As many of you know this site originated from one simple jpeg that we posted in an attempt to answer a question posted at the Horse Magazine board. That one jpeg grew until there were dozens and then the jpegs became an html page and then that page became even more pages until it was necessary to actually build a site. We had help from dozens of people in the chopper building industry, several who run chopper web sites and initially we were encouraged to make the Handbook a pay-as-you-go membership site. We elected to make it an open free site and time will tell if this was the correct course to take.

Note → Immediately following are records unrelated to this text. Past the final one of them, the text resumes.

Background: an optimization exercise with open tools, aiming at a short achievable clock period and few clock cycles per item. Do not read the settings as production practice. In this exercise RTL edits were held to simulation tests only and were not proved equivalent to the original. Power is estimated from default activity; no workload was simulated.

==> flow/design.v <==
package rv_pkg;
    typedef enum logic [6:0] {
        op_lui    = 7'b0110111,
        op_imm    = 7'b0010011,
        op_reg    = 7'b0110011,
        op_load   = 7'b0000011,
        op_store  = 7'b0100011,
        op_branch = 7'b1100011
    } opcode_e;
    typedef enum logic [3:0] {
        alu_add  = 4'b0000,
        alu_sll  = 4'b0001,
        alu_slt  = 4'b0010,
        alu_sltu = 4'b0011,
        alu_xor  = 4'b0100,
        alu_srl  = 4'b0101,
        alu_or   = 4'b0110,
        alu_and  = 4'b0111,
        alu_sub  = 4'b1000,
        alu_sra  = 4'b1101
    } alu_op_e;
    typedef enum logic [2:0] {
        br_eq  = 3'b000,
        br_ne  = 3'b001,
        br_lt  = 3'b100,
        br_ge  = 3'b101,
        br_ltu = 3'b110,
        br_geu = 3'b111
    } br_op_e;
    typedef enum logic [1:0] {
        wb_alu  = 2'd0,
        wb_load = 2'd1,
        wb_imm  = 2'd2
    } wb_sel_e;
    typedef struct packed {
        alu_op_e alu_op;
        logic    use_imm;
        logic    branch;
        br_op_e  br_op;
        logic    mem_read;
        logic    mem_write;
        wb_sel_e wb_sel;
        logic    reg_write;
        logic    uses_rs1;
        logic    uses_rs2;
    } ctrl_t;
endpackage
This is an optimization exercise on Yosys and OpenROAD, whose aim is a short achievable clock period and few clock cycles per item, not a production implementation. The RTL was checked by simulation tests, not by an equivalence proof against the original design. Power and IR drop assume default switching activity.

--- constraint.sdc ---
create_clock -name core_clock -period 9.0 [get_ports {clk_i}]
set_input_delay 1.8000 -clock core_clock [delete_from_list [all_inputs] [get_ports {clk_i}]]
set_output_delay 1.8000 -clock core_clock [all_outputs]
set_load 0.01 [all_outputs]
--- config.mk ---
export PLATFORM = sky130hd
export DESIGN_NAME = generational_slot_allocator
export DESIGN_NICKNAME = generational_slot_allocator
export VERILOG_FILES = /design/flow/design.v
export SDC_FILE = /design/flow/constraint.sdc
export NUM_CORES = 4
export LEC_CHECK = 0
export CAP_MARGIN = 20
export CORE_MARGIN = 2
export CORE_UTILIZATION = 40
export SLEW_MARGIN = 20
--- design.v ---
package gsa_pkg;
  localparam int unsigned SlotsDef   = 64;
  localparam int unsigned GenBitsDef = 16;
  localparam int unsigned OpW        = 3;
  localparam int unsigned SlotW      = 6;
  localparam int unsigned GenOutW    = 16;
  localparam int unsigned StatusW    = 2;
  typedef enum logic [OpW-1:0] {
    OP_SPAWN     = 3'd0,
    OP_LOOKUP    = 3'd1,
    OP_KILL      = 3'd2,
    OP_DEFER     = 3'd3,
    OP_END_FRAME = 3'd4,
    OP_KILL_ALL  = 3'd5
  } op_e;
  typedef enum logic [StatusW-1:0] {
    ST_OK      = 2'd0,
    ST_INVALID = 2'd1,
    ST_FULL    = 2'd2,
    ST_NOTHING = 2'd3
  } status_e;
  typedef enum logic [1:0] {
    S_IDLE  = 2'd0,
    S_EXEC  = 2'd1,
    S_SWEEP = 2'd2
  } state_e;
endpackage
module gsa_gen_ram #(
  parameter int unsigned Depth = 64,
  parameter int unsigned Width = 16,
  parameter int unsigned AddrW = 6
) (
  input  logic             clk_i,
  input  logic             we_i,
  input  logic [AddrW-1:0] waddr_i,
  input  logic [Width-1:0] wdata_i,
  input  logic [AddrW-1:0] raddr_i,
  output logic [Width-1:0] rdata_o
);
  logic [Width-1:0] mem [Depth];
  logic [Width-1:0] rdata_q;
  always_ff @(posedge clk_i) begin
    if (we_i) begin
      mem[waddr_i] <= wdata_i;
    end
  end
  always_ff @(posedge clk_i) begin
    rdata_q <= mem[raddr_i];
  end
  assign rdata_o = rdata_q;
endmodule
module generational_slot_allocator #(
  parameter int unsigned SLOTS    = gsa_pkg::SlotsDef,
  parameter int unsigned GEN_BITS = gsa_pkg::GenBitsDef
) (
  input  logic                        clk_i,
  input  logic                        rst_ni,
  input  logic                        start,
  output logic                        busy,
  input  logic [gsa_pkg::OpW-1:0]     operation_i,
  input  logic [gsa_pkg::SlotW-1:0]   slot_index_i,
  input  logic [gsa_pkg::GenOutW-1:0] handle_generation_i,
  output logic                        done_o,
  output logic [gsa_pkg::StatusW-1:0] status_o,
  output logic [gsa_pkg::SlotW-1:0]   result_slot_o,
  output logic [gsa_pkg::GenOutW-1:0] result_generation_o,
  output logic                        last_o
);
  localparam int unsigned IdxW = $clog2(SLOTS);
  localparam int unsigned HwW  = $clog2(SLOTS + 1);
  localparam int unsigned CmpW = (GEN_BITS > gsa_pkg::GenOutW) ? GEN_BITS : gsa_pkg::GenOutW;
  gsa_pkg::state_e state_q, state_d;
  gsa_pkg::op_e    op_q, op_in;
  logic [gsa_pkg::SlotW-1:0]    slot_q;
  logic [gsa_pkg::GenOutW-1:0]  hgen_q;
  logic [IdxW-1:0]     tgt_q;
  logic                reuse_q;
  logic [SLOTS-1:0]    alive_q, marked_q, sel_q;
  logic [HwW-1:0]      hw_q;
  logic                pend_q, pend_last_q;
  logic [IdxW-1:0]     pend_slot_q;
  logic                done_q, last_q;
  gsa_pkg::status_e             status_q;
  logic [gsa_pkg::SlotW-1:0]    rslot_q;
  logic [gsa_pkg::GenOutW-1:0]  rgen_q;
  logic                accept, issue;
  logic [SLOTS-1:0]    below_hw, free_vec, sel_in, sel_rest;
  logic [IdxW-1:0]     free_idx, sel_idx;
  logic                ram_we;
  logic [IdxW-1:0]     ram_waddr, ram_raddr;
  logic [GEN_BITS-1:0] ram_wdata, ram_rdata, gen_inc;
  logic [CmpW-1:0]     rd_ext, hgen_ext, inc_ext;
  logic                handle_ok, can_append;
  logic [IdxW-1:0]     slot_idx, hw_idx;
  gsa_pkg::status_e             exec_status;
  logic [gsa_pkg::SlotW-1:0]    exec_slot;
  logic [gsa_pkg::GenOutW-1:0]  exec_gen;
  assign op_in  = gsa_pkg::op_e'(operation_i);
  assign busy   = (state_q != gsa_pkg::S_IDLE);
  assign accept = start && !busy;
  assign issue  = (state_q == gsa_pkg::S_SWEEP) && (sel_q != '0);
  always_comb begin
    for (int i = 0; i < SLOTS; i++) begin
      below_hw[i] = (HwW'(i) < hw_q) && (i != 0);
    end
    free_vec = ~alive_q & below_hw;
    sel_in   = alive_q & ((op_in == gsa_pkg::OP_END_FRAME) ? marked_q : '1);
    free_idx = '0;
    sel_idx  = '0;
    for (int i = SLOTS - 1; i >= 0; i--) begin
      if (free_vec[i]) free_idx = IdxW'(i);
      if (sel_q[i])    sel_idx  = IdxW'(i);
    end
    sel_rest          = sel_q;
    sel_rest[sel_idx] = 1'b0;
  end
  gsa_gen_ram #(
    .Depth (SLOTS),
    .Width (GEN_BITS),
    .AddrW (IdxW)
  ) u_gen_ram (
    .clk_i   (clk_i),
    .we_i    (ram_we),
    .waddr_i (ram_waddr),
    .wdata_i (ram_wdata),
    .raddr_i (ram_raddr),
    .rdata_o (ram_rdata)
  );
  assign slot_idx   = slot_q[IdxW-1:0];
  assign hw_idx     = hw_q[IdxW-1:0];
  assign can_append = (hw_q < HwW'(SLOTS));
  assign gen_inc    = ram_rdata + GEN_BITS'(1);
  assign rd_ext     = CmpW'(ram_rdata);
  assign inc_ext    = CmpW'(gen_inc);
  assign hgen_ext   = CmpW'(hgen_q);
  assign handle_ok  = (slot_q != '0)
                   && ({1'b0, slot_q} < (gsa_pkg::SlotW + 1)'(hw_q))
                   && alive_q[slot_idx]
                   && (rd_ext == hgen_ext);
  always_comb begin
    state_d = state_q;
    unique case (state_q)
      gsa_pkg::S_IDLE: begin
        if (accept) begin
          if ((op_in == gsa_pkg::OP_END_FRAME || op_in == gsa_pkg::OP_KILL_ALL) && sel_in != '0) begin
            state_d = gsa_pkg::S_SWEEP;
          end else begin
            state_d = gsa_pkg::S_EXEC;
          end
        end
      end
      gsa_pkg::S_EXEC:  state_d = gsa_pkg::S_IDLE;
      gsa_pkg::S_SWEEP: if (pend_q && pend_last_q) state_d = gsa_pkg::S_IDLE;
      default: state_d = gsa_pkg::S_IDLE;
    endcase
  end
  always_comb begin
    ram_raddr   = (state_q == gsa_pkg::S_SWEEP) ? sel_idx
                : (op_in == gsa_pkg::OP_SPAWN) ? free_idx : slot_index_i[IdxW-1:0];
    ram_we      = 1'b0;
    ram_waddr   = tgt_q;
    ram_wdata   = gen_inc;
    exec_status = gsa_pkg::ST_INVALID;
    exec_slot   = '0;
    exec_gen    = '0;
    if (state_q == gsa_pkg::S_EXEC) begin
      unique case (op_q)
        gsa_pkg::OP_SPAWN: begin
          if (reuse_q) begin
            ram_we      = 1'b1;
            exec_status = gsa_pkg::ST_OK;
            exec_slot   = gsa_pkg::SlotW'(tgt_q);
            exec_gen    = inc_ext[gsa_pkg::GenOutW-1:0];
          end else if (can_append) begin
            ram_we      = 1'b1;
            ram_waddr   = hw_idx;
            ram_wdata   = '0;
            exec_status = gsa_pkg::ST_OK;
            exec_slot   = gsa_pkg::SlotW'(hw_idx);
          end else begin
            exec_status = gsa_pkg::ST_FULL;
          end
        end
        gsa_pkg::OP_LOOKUP, gsa_pkg::OP_KILL, gsa_pkg::OP_DEFER: begin
          if (handle_ok) begin
            exec_status = gsa_pkg::ST_OK;
            exec_slot   = slot_q;
            exec_gen    = rd_ext[gsa_pkg::GenOutW-1:0];
          end
        end
        gsa_pkg::OP_END_FRAME, gsa_pkg::OP_KILL_ALL: exec_status = gsa_pkg::ST_NOTHING;
        default: exec_status = gsa_pkg::ST_INVALID;
      endcase
    end
  end
  always_ff @(posedge clk_i or negedge rst_ni) begin
    if (!rst_ni) begin
      state_q     <= gsa_pkg::S_IDLE;
      alive_q     <= '0;
      marked_q    <= '0;
      sel_q       <= '0;
      hw_q        <= HwW'(1);
      pend_q      <= 1'b0;
      pend_last_q <= 1'b0;
      done_q      <= 1'b0;
    end else begin
      state_q <= state_d;
      done_q  <= (state_q == gsa_pkg::S_EXEC) || ((state_q == gsa_pkg::S_SWEEP) && pend_q);
      if (accept) begin
        sel_q <= sel_in;
      end
      if (state_q == gsa_pkg::S_EXEC) begin
        case (op_q)
          gsa_pkg::OP_SPAWN: begin
            if (reuse_q) begin
              alive_q[tgt_q]  <= 1'b1;
              marked_q[tgt_q] <= 1'b0;
            end else if (can_append) begin
              alive_q[hw_idx]  <= 1'b1;
              marked_q[hw_idx] <= 1'b0;
              hw_q             <= hw_q + HwW'(1);
            end
          end
          gsa_pkg::OP_KILL:  if (handle_ok) alive_q[slot_idx] <= 1'b0;
          gsa_pkg::OP_DEFER: if (handle_ok) marked_q[slot_idx] <= 1'b1;
          default: ;
        endcase
      end
      pend_q <= issue;
      if (issue) begin
        sel_q            <= sel_rest;
        alive_q[sel_idx] <= 1'b0;
        if (op_q == gsa_pkg::OP_END_FRAME) marked_q[sel_idx] <= 1'b0;
        pend_last_q <= (sel_rest == '0);
      end
    end
  end
  always_ff @(posedge clk_i) begin
    if (accept) begin
      op_q    <= op_in;
      slot_q  <= slot_index_i;
      hgen_q  <= handle_generation_i;
      tgt_q   <= free_idx;
      reuse_q <= (free_vec != '0);
    end
    if (issue) begin
      pend_slot_q <= sel_idx;
    end
    if (state_q == gsa_pkg::S_EXEC) begin
      status_q <= exec_status;
      rslot_q  <= exec_slot;
      rgen_q   <= exec_gen;
      last_q   <= 1'b1;
    end else begin
      status_q <= gsa_pkg::ST_OK;
      rslot_q  <= gsa_pkg::SlotW'(pend_slot_q);
      rgen_q   <= rd_ext[gsa_pkg::GenOutW-1:0];
      last_q   <= pend_last_q;
    end
  end
  assign done_o              = done_q;
  assign status_o            = status_q;
  assign result_slot_o       = rslot_q;
  assign result_generation_o = rgen_q;
  assign last_o              = last_q;
endmodule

I was cautioned to make the site an anonymous entity and leave my own personality out of it. Again I took a different route. When I was coming up a lot of people took a chance with me. I was taught the ins and outs of building choppers. I didn't have to pay anybody for the information. When I made a mistake I learned the hard way what the repercussions were. To my way of thinking this site had to be a personal site if it was to be credible at all. I personally don't know of any anonymous chopper builders. I put my name on it, my address and my phone number so that if anybody had a problem they knew who to blame.

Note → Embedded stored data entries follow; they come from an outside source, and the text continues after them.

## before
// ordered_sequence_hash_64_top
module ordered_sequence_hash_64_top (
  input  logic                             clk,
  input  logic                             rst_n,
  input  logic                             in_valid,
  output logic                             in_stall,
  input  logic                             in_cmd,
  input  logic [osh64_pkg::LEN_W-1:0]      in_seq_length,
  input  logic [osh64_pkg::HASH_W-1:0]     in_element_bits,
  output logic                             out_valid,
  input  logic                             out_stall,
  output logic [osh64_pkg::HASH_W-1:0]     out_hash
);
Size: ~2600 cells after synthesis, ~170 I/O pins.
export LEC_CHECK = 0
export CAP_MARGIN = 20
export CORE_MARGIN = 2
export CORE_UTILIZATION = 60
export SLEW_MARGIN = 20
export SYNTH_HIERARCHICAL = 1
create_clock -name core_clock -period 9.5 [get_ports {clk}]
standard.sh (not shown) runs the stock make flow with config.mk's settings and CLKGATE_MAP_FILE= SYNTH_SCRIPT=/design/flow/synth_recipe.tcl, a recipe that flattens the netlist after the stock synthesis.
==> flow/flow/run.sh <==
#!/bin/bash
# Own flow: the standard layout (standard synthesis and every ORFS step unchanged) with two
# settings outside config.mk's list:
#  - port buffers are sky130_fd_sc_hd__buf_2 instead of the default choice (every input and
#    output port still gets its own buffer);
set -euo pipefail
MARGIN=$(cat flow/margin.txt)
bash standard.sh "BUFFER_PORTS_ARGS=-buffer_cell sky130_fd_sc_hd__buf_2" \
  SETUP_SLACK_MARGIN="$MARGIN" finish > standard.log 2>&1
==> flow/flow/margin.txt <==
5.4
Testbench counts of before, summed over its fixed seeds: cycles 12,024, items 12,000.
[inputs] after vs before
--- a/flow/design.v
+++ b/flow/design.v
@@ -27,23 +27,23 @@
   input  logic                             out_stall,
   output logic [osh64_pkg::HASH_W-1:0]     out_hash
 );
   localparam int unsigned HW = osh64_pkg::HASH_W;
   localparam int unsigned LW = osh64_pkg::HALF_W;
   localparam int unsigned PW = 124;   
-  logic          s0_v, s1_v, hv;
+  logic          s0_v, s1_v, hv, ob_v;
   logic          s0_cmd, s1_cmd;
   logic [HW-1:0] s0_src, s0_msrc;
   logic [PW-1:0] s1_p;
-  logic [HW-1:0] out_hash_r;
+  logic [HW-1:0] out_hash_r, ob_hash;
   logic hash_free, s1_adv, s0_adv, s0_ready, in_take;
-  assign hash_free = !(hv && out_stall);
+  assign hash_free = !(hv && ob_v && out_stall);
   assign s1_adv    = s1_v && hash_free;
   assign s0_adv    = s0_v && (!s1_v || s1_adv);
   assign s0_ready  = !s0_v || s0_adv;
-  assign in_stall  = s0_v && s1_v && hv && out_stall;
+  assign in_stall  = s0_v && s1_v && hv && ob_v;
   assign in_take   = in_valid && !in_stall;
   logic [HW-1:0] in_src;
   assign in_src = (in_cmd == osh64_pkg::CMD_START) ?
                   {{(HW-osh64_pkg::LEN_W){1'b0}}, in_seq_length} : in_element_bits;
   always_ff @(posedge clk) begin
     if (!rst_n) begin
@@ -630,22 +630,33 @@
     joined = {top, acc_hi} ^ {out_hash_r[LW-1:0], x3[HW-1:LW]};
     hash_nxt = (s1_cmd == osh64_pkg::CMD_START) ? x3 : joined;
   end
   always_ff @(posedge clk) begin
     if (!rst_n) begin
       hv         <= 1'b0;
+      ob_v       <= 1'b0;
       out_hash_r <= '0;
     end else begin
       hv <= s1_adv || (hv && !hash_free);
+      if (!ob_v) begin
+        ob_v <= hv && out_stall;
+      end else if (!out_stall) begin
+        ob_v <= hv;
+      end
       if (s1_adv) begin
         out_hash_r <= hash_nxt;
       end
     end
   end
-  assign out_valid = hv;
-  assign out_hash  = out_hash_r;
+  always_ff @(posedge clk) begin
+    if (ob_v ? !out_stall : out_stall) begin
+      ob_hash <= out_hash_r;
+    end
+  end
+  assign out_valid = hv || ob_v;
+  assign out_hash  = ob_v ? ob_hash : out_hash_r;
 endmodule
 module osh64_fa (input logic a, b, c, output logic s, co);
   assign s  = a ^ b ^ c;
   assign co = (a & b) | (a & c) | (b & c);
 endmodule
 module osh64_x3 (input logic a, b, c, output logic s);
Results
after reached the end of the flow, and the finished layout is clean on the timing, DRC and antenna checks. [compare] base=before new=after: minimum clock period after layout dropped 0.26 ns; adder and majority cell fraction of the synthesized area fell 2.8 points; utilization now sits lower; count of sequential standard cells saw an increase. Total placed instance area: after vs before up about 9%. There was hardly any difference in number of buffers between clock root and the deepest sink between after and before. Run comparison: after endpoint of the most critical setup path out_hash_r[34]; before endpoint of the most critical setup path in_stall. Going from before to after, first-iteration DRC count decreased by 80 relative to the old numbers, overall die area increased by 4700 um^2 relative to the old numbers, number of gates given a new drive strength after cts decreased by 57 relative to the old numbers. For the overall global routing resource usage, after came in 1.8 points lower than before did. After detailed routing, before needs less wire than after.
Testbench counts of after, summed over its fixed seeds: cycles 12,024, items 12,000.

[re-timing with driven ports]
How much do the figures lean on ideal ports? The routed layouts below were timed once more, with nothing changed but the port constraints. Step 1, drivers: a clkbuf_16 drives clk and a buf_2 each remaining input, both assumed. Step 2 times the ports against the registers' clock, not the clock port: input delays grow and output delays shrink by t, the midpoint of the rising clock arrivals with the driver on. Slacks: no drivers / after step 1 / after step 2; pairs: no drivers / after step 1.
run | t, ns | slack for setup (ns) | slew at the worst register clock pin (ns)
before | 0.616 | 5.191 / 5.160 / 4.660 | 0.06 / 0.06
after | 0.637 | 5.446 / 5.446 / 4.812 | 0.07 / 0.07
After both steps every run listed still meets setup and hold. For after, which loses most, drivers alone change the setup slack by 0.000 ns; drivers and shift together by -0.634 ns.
What follows belongs to an exercise in optimizing a design on an open flow for small area and few clock cycles per item; a production flow would make more cautious choices.
In this exercise RTL edits were held to simulation tests only and were not proved equivalent to the original.
Power figures rest on the tool's default switching activity, not on a simulated workload.

// box_redact_blend_mosaic_core
module box_redact_blend_mosaic_core (
  input  wire logic                             clk_i,
  input  wire logic                             rst_ni,
  input  wire logic                             cfg_we_i,
  input  wire logic [brbm_pkg::CFG_IDX_W-1:0]   cfg_index_i,
  input  wire logic [brbm_pkg::CFG_DATA_W-1:0]  cfg_data_i,
  input  wire logic                             in_valid_i,
  output logic                                  in_stall_o,
  input  wire logic [brbm_pkg::COORD_W-1:0]     col_i,
  input  wire logic [brbm_pkg::COORD_W-1:0]     row_index_i,
  input  wire logic [brbm_pkg::SAMPLE_W-1:0]    luma_in_i,
  input  wire logic [brbm_pkg::SAMPLE_W-1:0]    cb_in_i,
  input  wire logic [brbm_pkg::SAMPLE_W-1:0]    cr_in_i,
  output logic                                  out_valid_o,
  input  wire logic                             out_stall_i,
  output logic [brbm_pkg::SAMPLE_W-1:0]         luma_out_o,
  output logic [brbm_pkg::SAMPLE_W-1:0]         cb_out_o,
  output logic [brbm_pkg::SAMPLE_W-1:0]         cr_out_o
);
Size: ~5000 cells after synthesis, about 1700 flip-flops, about 110 I/O pins, about 0.060 mm2 of cells after synthesis.
clock: 6.5 ns
lec_check: 0
cap_margin: 0
core_margin: 2
core_utilization: 60
cts_buf_list: sky130_fd_sc_hd__clkbuf_4 sky130_fd_sc_hd__clkbuf_8
slew_margin: 0
run.sh (not shown) runs the stock make flow with config.mk's settings and CLKGATE_MAP_FILE= SYNTH_SCRIPT=/design/flow/synth_recipe.tcl, a recipe that flattens the netlist after the stock synthesis.
The starting point ran to the end with violations: capacitance limit, slew limit.
Testbench counts at the start, summed over its fixed seeds: cycles 66,591, items 65,536.
Rerun with:
Settings changed: CAP_MARGIN 0 to 20, CORE_UTILIZATION 60 to 40, CTS_BUF_LIST sky130_fd_sc_hd__clkbuf_4 sky130_fd_sc_hd__clkbuf_8 to unset, SLEW_MARGIN 0 to 20.
Outcome: This time the run finished with timing, DRC and antenna clean; die area grows by well over a third; global-route usage shrinks by 14 points; design area grows by a few percent; power grows by a few percent; worst setup slack loses 160 ps; non-clock buffer count grows by 63; hold slack loses 7.8 ps; area after synthesis stays the same; utilization shrinks by 23 points.


== branch tundra ==
Another version of the RTL of box_redact_blend_mosaic_core (not shown whole).
Size in the first run: about 4700 cells after synthesis, about 1700 flip-flops, about 55000 um^2 of cells after synthesis.
Settings: LEC_CHECK=0, CAP_MARGIN=10, CORE_MARGIN=2, CORE_UTILIZATION=60, SLEW_MARGIN=10; clock period 6.5 ns.
standard.sh (not shown) runs the stock make flow with config.mk's settings and CLKGATE_MAP_FILE= SYNTH_SCRIPT=/design/flow/synth_recipe.tcl, a recipe that flattens the netlist after the stock synthesis.
==> flow/flow/run.sh <==
#!/bin/bash
# Layout: the standard flow (standard.sh) with three changes:
#  - synthesis is synth_recipe.tcl unchanged, but ABC maps the logic with an
#    area-oriented script (flow/area.abc); registers are mapped before ABC
#    and are the standard synthesis's;
#  - ports are buffered with the smallest buffer;
#  - the clock tree is built from clkbuf_4/clkbuf_8 without dummy loads,
#    with sink clusters of up to 16 flip-flops.
# Each make run's output goes to its own log file here; ORFS's per-step logs
# are under orfs/logs.
set -euo pipefail
W=$PWD
export MY_ABC_SCRIPT=$W/flow/area.abc
cat "$W/flow/abc_override.tcl" "$W/synth_recipe.tcl" > "$W/my_synth.tcl"
bash "$W/standard.sh" "SYNTH_SCRIPT=$W/my_synth.tcl" \
  "BUFFER_PORTS_ARGS=-inputs -outputs -buffer_cell sky130_fd_sc_hd__buf_1" \
  "CTS_ARGS=-sink_clustering_enable -repair_clock_nets -dont_use_dummy_load -sink_clustering_size 16 -sink_clustering_max_diameter 50 -buf_list {sky130_fd_sc_hd__clkbuf_4 sky130_fd_sc_hd__clkbuf_8}" \
  finish > "$W/make_finish.log" 2>&1
==> flow/flow/abc_override.tcl <==
# Technology mapping with an area-oriented ABC script (MY_ABC_SCRIPT) in place
# of the one the synthesis script names; the rest of the synthesis is the standard flow's.
proc abc {args} {
  set i [lsearch -exact $args -script]
  if {$i >= 0 && [info exists ::env(MY_ABC_SCRIPT)]} {
    lset args [expr {$i + 1}] $::env(MY_ABC_SCRIPT)
  }
  yosys abc {*}$args
}
==> flow/flow/area.abc <==
strash; dch; map -a; topo; dnsize
branch tundra did not stop at any stage, and its layout met the timing, design-rule and antenna checks.
Testbench counts of branch tundra, summed over its fixed seeds: cycles 66,591, items 65,536.
Input changes introduced in branch garnet (baseline for comparison: branch tundra):
-- flow/config.mk --
<<< branch tundra, line 7
export LEC_CHECK = 0
export CAP_MARGIN = 10
export CORE_MARGIN = 2
export CORE_UTILIZATION = 60
export SLEW_MARGIN = 10
>>> branch garnet, line 7
export LEC_CHECK = 0
export CAP_MARGIN = 0
export CORE_MARGIN = 2
export CORE_UTILIZATION = 60
export CTS_BUF_LIST = sky130_fd_sc_hd__clkbuf_4 sky130_fd_sc_hd__clkbuf_8
export SLEW_MARGIN = 0
[summary]
Sequential share of layout area essentially unchanged between branch garnet and branch tundra.
From branch garnet to branch tundra, area after synthesis did not move at all.
Non-filler instance count after layout of branch tundra is on par with branch garnet.
Diff branch tundra..branch garnet | number of multi-input logic gates | unchanged
branch tundra reached the final stage; the timing, design-rule and antenna checks on its layout passed.
branch garnet: PASS, flow complete, no timing, DRC or antenna violations
On fraction of power consumed by the clock network, branch tundra tracks branch garnet almost exactly.
Reported for branch garnet and branch tundra, worst setup slack turned out identical to the last digit.
Any difference in leakage power of the design between branch garnet and branch tundra is small enough to ignore.

-- what the ideal ports hide --
In the flow no input, the clock included, has a driving cell. The finished layouts below were timed again as built, in two steps.
Step 1, drivers: a clkbuf_16 drives clk_i and a buf_2 each remaining input, both assumed.
Step 2 adds t to the input delays and takes it off the output delays; t is the mean of the earliest and latest rising clock arrival at the registers after step 1. Input paths then give back, and output paths get back, about the clock's delay inside the block.
Three values: ideal ports, drivers, drivers and shift; two values: the first two.
| run | t (ns) | setup slack, ns | worst setup path after step 2 |
|---|---|---|---|
| the first run of note 1 | 1.002 | 0.572 / 0.576 / -0.426 | input to register |
| the second run of note 1 | 0.884 | 0.410 / 0.443 / -0.441 | input to register |
| branch tundra | 0.871 | 0.535 / 0.535 / 0.061 | input to register |
| branch garnet | 0.871 | 0.535 / 0.535 / 0.061 | input to register |
For the first run of note 1, which loses most, drivers alone change the setup slack by +0.004 ns; drivers and shift together by -0.998 ns.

I bought my first chopped Harley in 1967. That bike was a 1936 EL that had already passed through dozens if not scores of previous owners in its thirty-one year lifetime. At the time I was working at Jay's Enco station on the northern outskirts of Las Vegas covering the graveyard shift filling up cars and small buses full of people on their way to work at the Atomic Test Site up the highway in Mercury Nevada. One of our regular customers came in one day and just happened to ask if I knew anyone who might be interested in an old motorcycle he was thinking of selling cheap. Every square inch of that old bike had been brush painted yellow including a good portion of the tire sidewalls. It was unregistered and untitled and very likely made from bits and pieces of dozens of other bikes. If you looked closely you could count dozens of small parts and jury-rigged fittings that had been made by her previous owners. She had been chopped down almost completely and I seriously doubt if it weighed over five hundred pounds with me on it. She was wickedly fast especially coming out of the hole, incredibly loud, so loud that I could barely hear the occasional female passenger screaming if I really got on it. You sit just a little over a sixteen inches off the ground so the sensation of speed was amplified threefold. I couldn't get it registered so I only had the nerve to ride it at night on back roads until it finally gave up the ghost a few years later. Over the years I've had dozens of other rides but nothing has ever come close to giving me the same sensations or evoking the same emotions. The last I saw her she was propped up against a work shed at a friends house out in the desert. I imagine that she's still on the road somewhere today being just as wicked now as she was way back then.

I've been trying to recapture the essence of that scooter and those old original feelings with every bike I build.